Originally descended from the wild Rock Dove, a cliff-face dweller, these birds find the next best thing is a block of flats, a bit of Victorian Gothic architecture or a railway arch. In the absence of natural predators, birds which fall sick survive to infect healthy ones with ornithosis and other diseases, some of which can be transmissible to man. Their accumulated droppings are also sources of disease.

Spider Beetles

A group of beetles with globular abdomens and fairly long legs, superficially resembling small spiders, 3-4mm long.
General scavengers of all sorts of animal and vegetable debris and stored food, and frequently associated with old birds’ nests. The Golden Spider Beetle (below) is covered with golden hairs whilst the Globular

Spider Beetle is a shiny, dark brown colour.

The Australian Spider Beetle is by far the commonest species. Adults may feign death when disturbed. The female lays up to 1,000 eggs, which are sticky.
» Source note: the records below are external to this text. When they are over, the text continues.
<file path="config.mk">
export PLATFORM = sky130hd
export DESIGN_NAME = gcd_unit
export DESIGN_NICKNAME = d
export VERILOG_FILES = /design/src/rtl/gcd_pkg.sv /design/src/rtl/gcd_dpath.sv /design/src/rtl/gcd_ctrl.sv /design/src/rtl/gcd_unit.sv
export SDC_FILE = /design/constraint.sdc
export NUM_CORES = 1
export LEC_CHECK = 0
export BUFFER_PORTS_ARGS = -buffer_cell sky130_fd_sc_hd__buf_2
export CORE_AREA = 2 2 94 69
export CTS_BUF_LIST = sky130_fd_sc_hd__clkbuf_4 sky130_fd_sc_hd__clkbuf_8
export CTS_CLUSTER_SIZE = 24
export DETAILED_ROUTE_END_ITERATION = 6
export DIE_AREA = 0 0 96 71
export PLACE_DENSITY = 0.68
export SLEW_MARGIN = 10
export SYNTH_ARGS = -nofsm -noshare
export SYNTH_HDL_FRONTEND = slang
export SYNTH_SLANG_ARGS = --single-unit
</file>
<file path="constraint.sdc">
create_clock -name clk_i -period 2.53 [get_ports clk_i]
set_clock_uncertainty 0.05 [all_clocks]
set_input_delay 0.1265 -clock clk_i [delete_from_list [all_inputs] [get_ports clk_i]]
set_output_delay 0.1265 -clock clk_i [all_outputs]
set_load 0.03 [all_outputs]
</file>
<file path="src/rtl/gcd_pkg.sv">
package gcd_pkg;
  typedef enum logic [1:0] {ST_IDLE, ST_ITER, ST_HOLD} gcd_state_e;
  typedef enum logic [1:0] {A_FROM_IN, A_FROM_B, A_FROM_DIFF} a_sel_e;
  typedef enum logic {B_FROM_IN, B_FROM_A} b_sel_e;
endpackage

</file>
<file path="src/rtl/gcd_dpath.sv">
module gcd_dpath
  import gcd_pkg::*;
#(
  parameter int WIDTH = 16
) (
  input  logic             clk_i,
  input  logic             rst_ni,
  input  logic [WIDTH-1:0] in_a_i,
  input  logic [WIDTH-1:0] in_b_i,
  input  a_sel_e           a_sel_i,
  input  logic             a_en_i,
  input  b_sel_e           b_sel_i,
  input  logic             b_en_i,
  output logic             b_zero_o,
  output logic             a_lt_b_o,
  output logic [WIDTH-1:0] a_o
);
  logic [WIDTH-1:0] a_q, b_q, a_d, b_d, diff;

  assign diff = a_q - b_q;

  always_comb begin
    unique case (a_sel_i)
      A_FROM_IN:   a_d = in_a_i;
      A_FROM_B:    a_d = b_q;
      A_FROM_DIFF: a_d = diff;
      default:     a_d = a_q;
    endcase
  end

  assign b_d = (b_sel_i == B_FROM_A) ? a_q : in_b_i;

  always_ff @(posedge clk_i or negedge rst_ni) begin
    if (!rst_ni) begin
      a_q <= '0;
      b_q <= '0;
    end else begin
      if (a_en_i) a_q <= a_d;
      if (b_en_i) b_q <= b_d;
    end
  end

  assign b_zero_o = (b_q == '0);
  assign a_lt_b_o = (a_q < b_q);
  assign a_o      = a_q;
endmodule

</file>
<file path="src/rtl/gcd_ctrl.sv">
module gcd_ctrl
  import gcd_pkg::*;
(
  input  logic   clk_i,
  input  logic   rst_ni,
  input  logic   in_valid_i,
  input  logic   out_ready_i,
  input  logic   b_zero_i,
  input  logic   a_lt_b_i,
  output a_sel_e a_sel_o,
  output logic   a_en_o,
  output b_sel_e b_sel_o,
  output logic   b_en_o,
  output logic   in_ready_o,
  output logic   out_valid_o
);
  gcd_state_e state_q, state_d;

  always_comb begin
    state_d     = state_q;
    a_sel_o     = A_FROM_IN;
    b_sel_o     = B_FROM_IN;
    a_en_o      = 1'b0;
    b_en_o      = 1'b0;
    in_ready_o  = 1'b0;
    out_valid_o = 1'b0;
    unique case (state_q)
      ST_IDLE: begin
        in_ready_o = 1'b1;
        if (in_valid_i) begin
          a_en_o  = 1'b1;
          b_en_o  = 1'b1;
          state_d = ST_ITER;
        end
      end
      ST_ITER: begin
        if (a_lt_b_i) begin
          // swap: both registers load in the same cycle
          a_sel_o = A_FROM_B;
          b_sel_o = B_FROM_A;
          a_en_o  = 1'b1;
          b_en_o  = 1'b1;
        end else if (!b_zero_i) begin
          a_sel_o = A_FROM_DIFF;
          a_en_o  = 1'b1;
        end else begin
          state_d = ST_HOLD;
        end
      end
      ST_HOLD: begin
        out_valid_o = 1'b1;
        if (out_ready_i) state_d = ST_IDLE;
      end
      default: state_d = ST_IDLE;
    endcase
  end

  always_ff @(posedge clk_i or negedge rst_ni) begin
    if (!rst_ni) state_q <= ST_IDLE;
    else         state_q <= state_d;
  end
endmodule

</file>
<file path="src/rtl/gcd_unit.sv">
module gcd_unit
  import gcd_pkg::*;
#(
  parameter int WIDTH = 16
) (
  input  logic             clk_i,
  input  logic             rst_ni,
  input  logic             in_valid_i,
  output logic             in_ready_o,
  input  logic [WIDTH-1:0] in_a_i,
  input  logic [WIDTH-1:0] in_b_i,
  output logic             out_valid_o,
  input  logic             out_ready_i,
  output logic [WIDTH-1:0] out_gcd_o
);
  a_sel_e a_sel;
  b_sel_e b_sel;
  logic   a_en, b_en, b_zero, a_lt_b;

  gcd_ctrl u_ctrl (
    .clk_i      (clk_i),
    .rst_ni     (rst_ni),
    .in_valid_i (in_valid_i),
    .out_ready_i(out_ready_i),
    .b_zero_i   (b_zero),
    .a_lt_b_i   (a_lt_b),
    .a_sel_o    (a_sel),
    .a_en_o     (a_en),
    .b_sel_o    (b_sel),
    .b_en_o     (b_en),
    .in_ready_o (in_ready_o),
    .out_valid_o(out_valid_o)
  );

  gcd_dpath #(.WIDTH(WIDTH)) u_dpath (
    .clk_i   (clk_i),
    .rst_ni  (rst_ni),
    .in_a_i  (in_a_i),
    .in_b_i  (in_b_i),
    .a_sel_i (a_sel),
    .a_en_i  (a_en),
    .b_sel_i (b_sel),
    .b_en_i  (b_en),
    .b_zero_o(b_zero),
    .a_lt_b_o(a_lt_b),
    .a_o     (out_gcd_o)
  );
endmodule

</file>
The fleshy larvae roll up when disturbed but when ready to pupate wander about and may get into cracks and crevices in floors or shelves.

Weevils

A term frequently misused to describe beetles in general, but actually applicable only to a distinctive group of beetles with long, pointed “snouts” which they use for boring into whole grains, hard processed cereals such as pasta, and timber.

Mainly pests of stored cereals on farms.

Wharf Borer

A brown beetle, about 1cm long, with pronounced antennae and a tendency to emerge from damp basements and fly about near rivers or estuaries in early summer.

The grubs live in very decayed wet timber such as old jetties or wooden piles. Buildings built over old bombed sites with timbers buried under them are sometimes invaded by these beetles for a few odd days.

Wooly Bears

The small hairy grubs of the carpet beetles and fur beetles.